Quoted on August 14, 2012

You have no idea how engrossing such a profession may become. Just as the blacksmith says: 'By hammer and hand all Art doth stand,' just as the baker thinks that the solar system revolves around his morning delivery of rolls, as the postmaster-general believes that he alone is the preserver of society-and surely, surely these delusions are necessary to keep us going- so did I and, as I believed, Leonora, imagine that the whole world ought to be arranged so as to ensure the keeping alive of heart patients.

Quoted on August 14, 2012

You may well ask why I write. And yet my reasons are quite many. For it is not unusual in human beings who have witnessed the sack of a city or the falling to pieces of a people to set down what they have witnessed for the benefit of unknown heirs or of generations infinitely remote; or, if you please, just to get the sight out of their heads.

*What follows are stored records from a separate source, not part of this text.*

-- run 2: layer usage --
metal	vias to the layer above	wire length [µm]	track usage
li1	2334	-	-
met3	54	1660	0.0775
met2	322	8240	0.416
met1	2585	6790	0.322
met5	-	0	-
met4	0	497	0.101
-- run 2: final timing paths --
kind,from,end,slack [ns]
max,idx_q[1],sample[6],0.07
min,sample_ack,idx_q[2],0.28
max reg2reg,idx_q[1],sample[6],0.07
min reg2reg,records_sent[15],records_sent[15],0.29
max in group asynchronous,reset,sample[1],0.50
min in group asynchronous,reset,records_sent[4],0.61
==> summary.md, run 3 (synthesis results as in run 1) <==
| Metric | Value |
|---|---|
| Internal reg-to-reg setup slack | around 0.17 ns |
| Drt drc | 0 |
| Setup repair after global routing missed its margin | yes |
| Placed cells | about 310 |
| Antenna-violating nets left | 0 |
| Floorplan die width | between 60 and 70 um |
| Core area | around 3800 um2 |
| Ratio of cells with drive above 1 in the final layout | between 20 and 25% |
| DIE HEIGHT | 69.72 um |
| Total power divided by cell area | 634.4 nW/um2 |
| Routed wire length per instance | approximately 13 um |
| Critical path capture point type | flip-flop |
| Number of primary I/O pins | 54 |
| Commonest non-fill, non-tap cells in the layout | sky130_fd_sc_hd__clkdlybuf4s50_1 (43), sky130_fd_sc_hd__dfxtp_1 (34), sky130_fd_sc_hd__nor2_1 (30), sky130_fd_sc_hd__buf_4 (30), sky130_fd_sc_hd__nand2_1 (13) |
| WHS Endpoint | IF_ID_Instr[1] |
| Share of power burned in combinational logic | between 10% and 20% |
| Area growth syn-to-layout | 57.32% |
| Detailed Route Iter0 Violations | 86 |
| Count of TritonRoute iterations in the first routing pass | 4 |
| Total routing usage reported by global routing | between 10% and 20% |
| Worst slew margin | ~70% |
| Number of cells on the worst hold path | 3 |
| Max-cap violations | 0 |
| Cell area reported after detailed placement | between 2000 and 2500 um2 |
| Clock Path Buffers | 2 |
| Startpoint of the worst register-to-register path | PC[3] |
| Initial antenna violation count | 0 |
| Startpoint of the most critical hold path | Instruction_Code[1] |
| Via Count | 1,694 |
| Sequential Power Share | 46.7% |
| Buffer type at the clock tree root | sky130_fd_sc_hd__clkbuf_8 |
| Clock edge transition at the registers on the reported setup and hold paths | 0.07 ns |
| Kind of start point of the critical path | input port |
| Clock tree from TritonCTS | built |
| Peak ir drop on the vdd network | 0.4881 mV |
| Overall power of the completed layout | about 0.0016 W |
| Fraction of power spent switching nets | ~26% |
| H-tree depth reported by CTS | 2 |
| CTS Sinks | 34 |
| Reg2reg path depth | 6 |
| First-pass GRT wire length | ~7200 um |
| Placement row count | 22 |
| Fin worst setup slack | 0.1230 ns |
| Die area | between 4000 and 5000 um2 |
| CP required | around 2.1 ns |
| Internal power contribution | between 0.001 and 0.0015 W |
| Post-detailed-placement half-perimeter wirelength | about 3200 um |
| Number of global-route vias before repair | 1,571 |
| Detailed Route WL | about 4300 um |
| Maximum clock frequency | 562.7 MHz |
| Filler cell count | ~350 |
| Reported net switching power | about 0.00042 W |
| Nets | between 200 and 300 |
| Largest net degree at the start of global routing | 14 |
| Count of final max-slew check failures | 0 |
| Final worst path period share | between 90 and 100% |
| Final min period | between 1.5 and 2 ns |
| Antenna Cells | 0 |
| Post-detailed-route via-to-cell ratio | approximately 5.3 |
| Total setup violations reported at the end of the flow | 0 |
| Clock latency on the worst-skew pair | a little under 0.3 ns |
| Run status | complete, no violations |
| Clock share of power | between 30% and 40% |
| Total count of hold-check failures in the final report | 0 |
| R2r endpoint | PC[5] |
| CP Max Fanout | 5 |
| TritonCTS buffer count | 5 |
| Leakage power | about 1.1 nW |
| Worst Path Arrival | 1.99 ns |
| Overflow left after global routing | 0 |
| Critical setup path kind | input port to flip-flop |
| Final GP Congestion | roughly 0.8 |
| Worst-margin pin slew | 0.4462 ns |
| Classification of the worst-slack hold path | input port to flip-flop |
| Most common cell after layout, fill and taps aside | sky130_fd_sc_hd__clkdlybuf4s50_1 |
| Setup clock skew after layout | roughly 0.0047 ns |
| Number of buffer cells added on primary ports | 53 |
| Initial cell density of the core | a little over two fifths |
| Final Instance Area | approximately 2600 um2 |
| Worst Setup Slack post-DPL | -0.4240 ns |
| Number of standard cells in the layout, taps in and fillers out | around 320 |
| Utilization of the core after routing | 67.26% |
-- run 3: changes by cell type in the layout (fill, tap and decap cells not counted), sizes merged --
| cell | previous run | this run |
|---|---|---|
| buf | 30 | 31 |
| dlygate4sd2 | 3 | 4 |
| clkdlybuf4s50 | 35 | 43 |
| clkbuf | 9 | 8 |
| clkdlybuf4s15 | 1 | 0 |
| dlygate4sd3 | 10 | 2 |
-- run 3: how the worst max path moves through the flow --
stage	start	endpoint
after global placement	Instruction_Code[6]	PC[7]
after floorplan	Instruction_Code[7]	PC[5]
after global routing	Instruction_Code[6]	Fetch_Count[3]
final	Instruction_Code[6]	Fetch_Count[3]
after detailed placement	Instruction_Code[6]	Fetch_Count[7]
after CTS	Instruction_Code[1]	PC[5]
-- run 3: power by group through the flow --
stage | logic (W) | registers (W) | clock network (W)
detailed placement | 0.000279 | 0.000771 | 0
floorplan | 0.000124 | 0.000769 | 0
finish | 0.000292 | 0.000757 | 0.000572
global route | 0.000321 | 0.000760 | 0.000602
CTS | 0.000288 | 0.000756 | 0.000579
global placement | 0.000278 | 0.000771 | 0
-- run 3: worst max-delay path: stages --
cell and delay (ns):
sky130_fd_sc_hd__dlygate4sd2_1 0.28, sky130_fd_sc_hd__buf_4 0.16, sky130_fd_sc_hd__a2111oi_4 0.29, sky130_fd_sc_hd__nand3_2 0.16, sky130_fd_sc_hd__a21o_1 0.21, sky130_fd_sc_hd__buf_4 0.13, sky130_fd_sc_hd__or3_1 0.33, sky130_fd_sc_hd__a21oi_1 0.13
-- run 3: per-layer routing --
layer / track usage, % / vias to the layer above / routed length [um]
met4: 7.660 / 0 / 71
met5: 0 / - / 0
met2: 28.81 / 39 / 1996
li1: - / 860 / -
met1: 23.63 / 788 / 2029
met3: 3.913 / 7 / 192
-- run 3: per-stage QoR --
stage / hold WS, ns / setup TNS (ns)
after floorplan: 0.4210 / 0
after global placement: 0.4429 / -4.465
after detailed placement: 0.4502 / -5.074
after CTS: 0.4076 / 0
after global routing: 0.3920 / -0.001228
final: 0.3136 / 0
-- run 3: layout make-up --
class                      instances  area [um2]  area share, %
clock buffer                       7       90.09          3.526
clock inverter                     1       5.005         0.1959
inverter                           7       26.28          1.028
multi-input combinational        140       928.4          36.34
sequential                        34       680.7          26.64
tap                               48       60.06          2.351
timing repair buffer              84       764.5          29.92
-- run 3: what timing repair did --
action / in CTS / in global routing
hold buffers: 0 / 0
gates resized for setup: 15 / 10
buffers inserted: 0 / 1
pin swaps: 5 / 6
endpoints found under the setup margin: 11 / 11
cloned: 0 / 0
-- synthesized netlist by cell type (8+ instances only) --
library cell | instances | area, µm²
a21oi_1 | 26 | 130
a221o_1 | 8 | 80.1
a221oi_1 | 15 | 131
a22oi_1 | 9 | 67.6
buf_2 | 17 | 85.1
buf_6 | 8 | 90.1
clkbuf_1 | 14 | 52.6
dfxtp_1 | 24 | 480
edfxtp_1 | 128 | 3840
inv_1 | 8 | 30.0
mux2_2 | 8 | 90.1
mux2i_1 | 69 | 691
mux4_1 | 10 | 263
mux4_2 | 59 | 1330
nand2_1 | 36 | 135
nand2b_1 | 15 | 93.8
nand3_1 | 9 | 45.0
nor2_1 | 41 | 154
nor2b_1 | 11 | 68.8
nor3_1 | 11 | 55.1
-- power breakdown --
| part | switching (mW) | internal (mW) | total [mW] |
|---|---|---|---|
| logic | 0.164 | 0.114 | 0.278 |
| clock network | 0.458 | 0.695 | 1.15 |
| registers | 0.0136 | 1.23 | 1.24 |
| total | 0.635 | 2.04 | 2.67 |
<file path="config.mk">
export PLATFORM = sky130hd
export DESIGN_NAME = alu_ctrl_seq
export DESIGN_NICKNAME = d
export VERILOG_FILES = /design/src/rtl/alu_ctrl_pkg.sv /design/src/rtl/alu_ctrl_seq_decode.sv /design/src/rtl/alu_ctrl_seq.sv
export SDC_FILE = /design/constraint.sdc
export NUM_CORES = 1
export LEC_CHECK = 0
export ABC_AREA = 1
export CORE_MARGIN = 2
export CORE_UTILIZATION = 35
export DETAILED_ROUTE_END_ITERATION = 16
export SETUP_SLACK_MARGIN = 0.3
export SYNTH_ARGS = -nofsm -noshare
export SYNTH_HDL_FRONTEND = slang
export SYNTH_SLANG_ARGS = --single-unit
</file>
<file path="constraint.sdc">
create_clock -name clk -period 1.24 [get_ports clk]
set_input_delay 0.248 -clock clk [delete_from_list [all_inputs] [get_ports clk]]
set_output_delay 0.248 -clock clk [all_outputs]
set_load 0.02 [all_outputs]
</file>
<file path="src/rtl/alu_ctrl_pkg.sv">
// Shared constants and types for the EX-stage ALU control unit.
// ALU operation codes, R-type func values, main-decoder classes and FSM states.
package alu_ctrl_pkg;

    localparam logic [3:0] ALU_ADD = 4'd0;
    localparam logic [3:0] ALU_SUB = 4'd1;
    localparam logic [3:0] ALU_AND = 4'd4;
    localparam logic [3:0] ALU_OR  = 4'd5;
    localparam logic [3:0] ALU_XOR = 4'd6;
    localparam logic [3:0] ALU_NOR = 4'd7;
    localparam logic [3:0] ALU_SLT = 4'd8;
    localparam logic [3:0] ALU_SLL = 4'd9;
    localparam logic [3:0] ALU_SRL = 4'd10;

    localparam logic [5:0] F_ADD  = 6'b100000;
    localparam logic [5:0] F_SUB  = 6'b100010;
    localparam logic [5:0] F_AND  = 6'b100100;
    localparam logic [5:0] F_OR   = 6'b100101;
    localparam logic [5:0] F_XOR  = 6'b100110;
    localparam logic [5:0] F_NOR  = 6'b100111;
    localparam logic [5:0] F_SLT  = 6'b101010;
    localparam logic [5:0] F_SLL  = 6'b000000;
    localparam logic [5:0] F_SRL  = 6'b000010;
    localparam logic [5:0] F_MULT = 6'b011000;
    localparam logic [5:0] F_DIV  = 6'b011010;

    localparam logic [1:0] OP_ADD     = 2'd0;
    localparam logic [1:0] OP_SUB     = 2'd1;
    localparam logic [1:0] OP_RTYPE   = 2'd2;
    localparam logic [1:0] OP_ADD_ALT = 2'd3;

    typedef enum logic [1:0] {
        IDLE = 2'd0,
        BUSY = 2'd1,
        DONE = 2'd2
    } state_e;

endpackage

</file>
<file path="src/rtl/alu_ctrl_seq_decode.sv">
// Combinational alu_op/func decoder for the ALU control unit.
// DIV is only recognised when ALU_CTRL_DIV_EN is defined; otherwise it decodes as unknown.
module alu_func_decode
    import alu_ctrl_pkg::*;
#(
    parameter int FUNC_W = 6,
    parameter int CTRL_W = 4
) (
    input  logic [1:0]        alu_op,
    input  logic [FUNC_W-1:0] func,
    output logic [CTRL_W-1:0] code,
    output logic              is_mul,
    output logic              is_div,
    output logic              illegal
);

    // Map main-decoder class and R-type func to an ALU code and MDU flags
    always_comb begin
        code    = CTRL_W'(ALU_ADD);
        is_mul  = 1'b0;
        is_div  = 1'b0;
        illegal = 1'b0;
        case (alu_op)
            OP_ADD, OP_ADD_ALT: code = CTRL_W'(ALU_ADD);
            OP_SUB:             code = CTRL_W'(ALU_SUB);
            OP_RTYPE: begin
                case (func)
                    FUNC_W'(F_ADD):  code   = CTRL_W'(ALU_ADD);
                    FUNC_W'(F_SUB):  code   = CTRL_W'(ALU_SUB);
                    FUNC_W'(F_AND):  code   = CTRL_W'(ALU_AND);
                    FUNC_W'(F_OR):   code   = CTRL_W'(ALU_OR);
                    FUNC_W'(F_XOR):  code   = CTRL_W'(ALU_XOR);
                    FUNC_W'(F_NOR):  code   = CTRL_W'(ALU_NOR);
                    FUNC_W'(F_SLT):  code   = CTRL_W'(ALU_SLT);
                    FUNC_W'(F_SLL):  code   = CTRL_W'(ALU_SLL);
                    FUNC_W'(F_SRL):  code   = CTRL_W'(ALU_SRL);
                    FUNC_W'(F_MULT): is_mul = 1'b1;
`ifdef ALU_CTRL_DIV_EN
                    FUNC_W'(F_DIV):  is_div = 1'b1;
`else
                    FUNC_W'(F_DIV):  illegal = 1'b1;
`endif
                    default:         illegal = 1'b1;
                endcase
            end
            default: code = CTRL_W'(ALU_ADD);
        endcase
    end

endmodule

</file>
<file path="src/rtl/alu_ctrl_seq.sv">
// EX-stage ALU control unit: registered control word plus MULT/DIV busy sequencer.
// Define ALU_CTRL_DIV_EN to decode and sequence DIV; otherwise DIV decodes as unknown.
module alu_ctrl_seq
    import alu_ctrl_pkg::*;
#(
    parameter int FUNC_W  = 6,
    parameter int CTRL_W  = 4,
    parameter int MUL_LAT = 4,
    parameter int DIV_LAT = 16,
    parameter int CNT_W   = 5
) (
    input  logic              clk,
    input  logic              rst_n,
    input  logic              valid_in,
    input  logic [1:0]        alu_op,
    input  logic [FUNC_W-1:0] func,
    input  logic              flush,
    output logic [CTRL_W-1:0] alu_control,
    output logic              ctrl_valid,
    output logic              illegal,
    output logic              mdu_start,
    output logic              mdu_div,
    output logic              stall,
    output logic              hilo_we
);

    state_e            state_r, state_nx_s;
    logic [CNT_W-1:0]  cnt_r, cnt_nx_s, cnt_init_s;
    logic [CTRL_W-1:0] dec_code_s, code_r, code_nx_s;
    logic              dec_mul_s, dec_div_s, dec_ill_s, mdu_op_s;
    logic              cv_r, cv_nx_s;
    logic              ill_r, ill_nx_s;
    logic              start_r, start_nx_s;
    logic              hilo_r, hilo_nx_s;
    logic              stall_s;
`ifdef ALU_CTRL_DIV_EN
    logic              div_r, div_nx_s;
`endif

    alu_func_decode #(
        .FUNC_W (FUNC_W),
        .CTRL_W (CTRL_W)
    ) u_decode (
        .alu_op  (alu_op),
        .func    (func),
        .code    (dec_code_s),
        .is_mul  (dec_mul_s),
        .is_div  (dec_div_s),
        .illegal (dec_ill_s)
    );

    // The counter is loaded with LAT-2: the issue cycle and the final BUSY cycle bracket it
    assign mdu_op_s   = dec_mul_s | dec_div_s;
    assign cnt_init_s = dec_div_s ? CNT_W'(DIV_LAT - 2) : CNT_W'(MUL_LAT - 2);

    // Next-state, counter and next-output logic
    always_comb begin
        state_nx_s = state_r;
        cnt_nx_s   = cnt_r;
        code_nx_s  = code_r;
        cv_nx_s    = 1'b0;
        ill_nx_s   = 1'b0;
        start_nx_s = 1'b0;
        hilo_nx_s  = 1'b0;
        stall_s    = 1'b0;
`ifdef ALU_CTRL_DIV_EN
        div_nx_s   = div_r;
`endif
        case (state_r)
            IDLE: begin
                if (flush) begin
                    state_nx_s = IDLE;
                end else if (valid_in) begin
                    code_nx_s = dec_code_s;
                    cv_nx_s   = 1'b1;
                    ill_nx_s  = dec_ill_s;
                    if (mdu_op_s) begin
                        stall_s    = 1'b1;
                        start_nx_s = 1'b1;
                        cnt_nx_s   = cnt_init_s;
                        state_nx_s = BUSY;
`ifdef ALU_CTRL_DIV_EN
                        div_nx_s   = dec_div_s;
`endif
                    end else begin
                        state_nx_s = IDLE;
                    end
                end else begin
                    state_nx_s = IDLE;
                end
            end
            BUSY: begin
                stall_s = 1'b1;
                if (flush) begin
                    state_nx_s = IDLE;
                    cnt_nx_s   = {CNT_W{1'b0}};
                end else if (cnt_r == {CNT_W{1'b0}}) begin
                    state_nx_s = DONE;
                    cv_nx_s    = 1'b1;
                    hilo_nx_s  = 1'b1;
                end else begin
                    cnt_nx_s = cnt_r - CNT_W'(1);
                end
            end
            DONE: begin
                // The stalled MULT/DIV is still in ID/EX here, so inputs are ignored
                state_nx_s = IDLE;
            end
            default: begin
                state_nx_s = IDLE;
                cnt_nx_s   = {CNT_W{1'b0}};
            end
        endcase
    end

    // FSM state and latency counter register
    always_ff @(posedge clk or negedge rst_n) begin
        if (!rst_n) begin
            state_r <= IDLE;
            cnt_r   <= {CNT_W{1'b0}};
        end else begin
            state_r <= state_nx_s;
            cnt_r   <= cnt_nx_s;
        end
    end

    // Registered control outputs
    always_ff @(posedge clk or negedge rst_n) begin
        if (!rst_n) begin
            code_r  <= {CTRL_W{1'b0}};
            cv_r    <= 1'b0;
            ill_r   <= 1'b0;
            start_r <= 1'b0;
            hilo_r  <= 1'b0;
        end else begin
            code_r  <= code_nx_s;
            cv_r    <= cv_nx_s;
            ill_r   <= ill_nx_s;
            start_r <= start_nx_s;
            hilo_r  <= hilo_nx_s;
        end
    end

`ifdef ALU_CTRL_DIV_EN
    // MDU operation select, held from issue until the next issue
    always_ff @(posedge clk or negedge rst_n) begin
        if (!rst_n) begin
            div_r <= 1'b0;
        end else begin
            div_r <= div_nx_s;
        end
    end
    assign mdu_div = div_r;
`else
    assign mdu_div = 1'b0;
`endif

    assign alu_control = code_r;
    assign ctrl_valid  = cv_r;
    assign illegal     = ill_r;
    assign mdu_start   = start_r;
    // A flush arriving in the DONE cycle must still be able to squash the write
    assign hilo_we     = hilo_r & ~flush;
    assign stall       = stall_s & rst_n;

endmodule

</file>
<file path="config.mk">
export PLATFORM = sky130hd
export DESIGN_NAME = dir_button_ctrl
export DESIGN_NICKNAME = d
export VERILOG_FILES = /design/src/rtl/dir_button_pkg.sv /design/src/rtl/sync_2ff.sv /design/src/rtl/dir_button_ctrl.sv
export SDC_FILE = /design/constraint.sdc
export NUM_CORES = 1
export LEC_CHECK = 0
export BUFFER_PORTS_ARGS = -buffer_cell sky130_fd_sc_hd__buf_2
export CAP_MARGIN = 10
export CELL_PAD_IN_SITES_DETAIL_PLACEMENT = 0
export CELL_PAD_IN_SITES_GLOBAL_PLACEMENT = 1
export CORE_MARGIN = 1.5
export CORE_UTILIZATION = 46
export DETAILED_ROUTE_END_ITERATION = 10
export PLACE_DENSITY_LB_ADDON = 0.12
export SLEW_MARGIN = 20
export SYNTH_ARGS = -nofsm -noshare
export SYNTH_HDL_FRONTEND = slang
export SYNTH_SLANG_ARGS = --single-unit
</file>
<file path="constraint.sdc">
create_clock -name clk -period 2.2 [get_ports clk]
set_input_delay 0.44 -clock clk [delete_from_list [all_inputs] [get_ports clk]]
set_output_delay 0.44 -clock clk [all_outputs]
set_load 0.02 [all_outputs]
</file>
--- config.mk ---
export PLATFORM = sky130hd
export DESIGN_NAME = bcd_cntr_ctrl
export DESIGN_NICKNAME = d
export VERILOG_FILES = /design/src/rtl/bcd_cntr_ctrl.sv
export SDC_FILE = /design/constraint.sdc
export NUM_CORES = 1
export LEC_CHECK = 0
export CORE_MARGIN = 4
export CORE_UTILIZATION = 54
export DETAILED_ROUTE_END_ITERATION = 7
export PLACE_DENSITY = 0.83
export SLEW_MARGIN = 20
export SYNTH_ARGS = -nofsm -noshare
export SYNTH_HDL_FRONTEND = slang
export SYNTH_SLANG_ARGS = --single-unit
--- constraint.sdc ---
create_clock -name clk -period 3.8 [get_ports clk]
set_input_delay 0.38 -clock clk [delete_from_list [all_inputs] [get_ports clk]]
set_output_delay 0.38 -clock clk [all_outputs]
set_load 0.05 [all_outputs]
--- src/rtl/alu_sequencer.sv ---
// Command-side initiator for the registered ALU. Takes one operation per
// CMD handshake, drives it into the ALU for a single cycle, captures the
// registered result and class flags, checks the flags and returns
// result/flags/error on the RSP handshake.
// Ports:
//   CLK, RST                      clock, asynchronous active-low reset
//   CMD_VALID/CMD_READY           command handshake
//   CMD_FUN, CMD_A, CMD_B         opcode and operands
//   ALU_A, ALU_B, ALU_FUN         drive into the ALU
//   ALU_OUT, ALU_FLAGS            registered result and flags from the ALU
//   RSP_VALID/RSP_READY           response handshake
//   RSP_DATA, RSP_FLAGS, RSP_ERR  captured result, flags, error status
//   OP_COUNT                      number of responses consumed (wraps)
module alu_sequencer
    import alu_pkg::*;
#(
    parameter int WIDTH = 16,
    parameter int CNT_W = 16
) (
    input  logic             CLK,
    input  logic             RST,
    input  logic             CMD_VALID,
    output logic             CMD_READY,
    input  logic [3:0]       CMD_FUN,
    input  logic [WIDTH-1:0] CMD_A,
    input  logic [WIDTH-1:0] CMD_B,
    output logic [WIDTH-1:0] ALU_A,
    output logic [WIDTH-1:0] ALU_B,
    output logic [3:0]       ALU_FUN,
    input  logic [WIDTH-1:0] ALU_OUT,
    input  logic [3:0]       ALU_FLAGS,
    output logic             RSP_VALID,
    input  logic             RSP_READY,
    output logic [WIDTH-1:0] RSP_DATA,
    output logic [3:0]       RSP_FLAGS,
    output logic             RSP_ERR,
    output logic [CNT_W-1:0] OP_COUNT
);

    seq_state_t       r_state;
    logic [3:0]       r_fun;
    logic [WIDTH-1:0] r_alu_a;
    logic [WIDTH-1:0] r_alu_b;
    logic [3:0]       r_alu_fun;
    logic             r_rsp_valid;
    logic [WIDTH-1:0] r_rsp_data;
    logic [3:0]       r_rsp_flags;
    logic             r_rsp_err;
    logic [CNT_W-1:0] r_count;

    logic             w_flag_err;
    logic             w_div0;

    alu_flag_checker u_chk (
        .i_fun   (r_fun),
        .i_flags (ALU_FLAGS),
        .o_err   (w_flag_err)
    );

    assign w_div0    = (CMD_FUN == FUN_DIV) && (CMD_B == '0);
    assign CMD_READY = (r_state == ST_IDLE);

    assign ALU_A     = r_alu_a;
    assign ALU_B     = r_alu_b;
    assign ALU_FUN   = r_alu_fun;
    assign RSP_VALID = r_rsp_valid;
    assign RSP_DATA  = r_rsp_data;
    assign RSP_FLAGS = r_rsp_flags;
    assign RSP_ERR   = r_rsp_err;
    assign OP_COUNT  = r_count;

    always_ff @(posedge CLK or negedge RST) begin
        if (!RST) begin
            r_state     <= ST_IDLE;
            r_fun       <= FUN_NOP;
            r_alu_a     <= '0;
            r_alu_b     <= '0;
            r_alu_fun   <= FUN_NOP;
            r_rsp_valid <= 1'b0;
            r_rsp_data  <= '0;
            r_rsp_flags <= 4'b0000;
            r_rsp_err   <= 1'b0;
            r_count     <= '0;
        end else begin
            case (r_state)
                ST_IDLE: begin
                    if (CMD_VALID) begin
                        r_fun <= CMD_FUN;
                        if (w_div0) begin
                            // Divide by zero is answered locally; the ALU
                            // operand registers keep their previous values.
                            r_rsp_data  <= '0;
                            r_rsp_flags <= 4'b0000;
                            r_rsp_err   <= 1'b1;
                            r_rsp_valid <= 1'b1;
                            r_state     <= ST_RESP;
                        end else begin
                            r_alu_a   <= CMD_A;
                            r_alu_b   <= CMD_B;
                            r_alu_fun <= CMD_FUN;
                            r_state   <= ST_ISSUE;
                        end
                    end
                end
                ST_ISSUE: begin
                    // ALU registers its result at this edge; park it on NOP.
                    r_alu_fun <= FUN_NOP;
                    r_state   <= ST_CAPTURE;
                end
                ST_CAPTURE: begin
                    r_rsp_data  <= ALU_OUT;
                    r_rsp_flags <= ALU_FLAGS;
                    r_rsp_err   <= w_flag_err;
                    r_rsp_valid <= 1'b1;
                    r_state     <= ST_RESP;
                end
                ST_RESP: begin
                    if (RSP_READY) begin
                        r_rsp_valid <= 1'b0;
                        r_count     <= r_count + 1'b1;
                        r_state     <= ST_IDLE;
                    end
                end
                default: r_state <= ST_IDLE;
            endcase
        end
    end

endmodule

Some one has said that the death of a mouse from cancer is the whole sack of Rome by the Goths, and I swear to you that the breaking up of our little four-square coterie was such another unthinkable event.

Quoted on August 14, 2012


Ex Libris Kirkland is a super-self-absorbed reading journal made by Matt Kirkland. Copyright © 2001 - .
Interested in talking about it?
Get in touch. You might also want to check out my other projects or say hello on twitter.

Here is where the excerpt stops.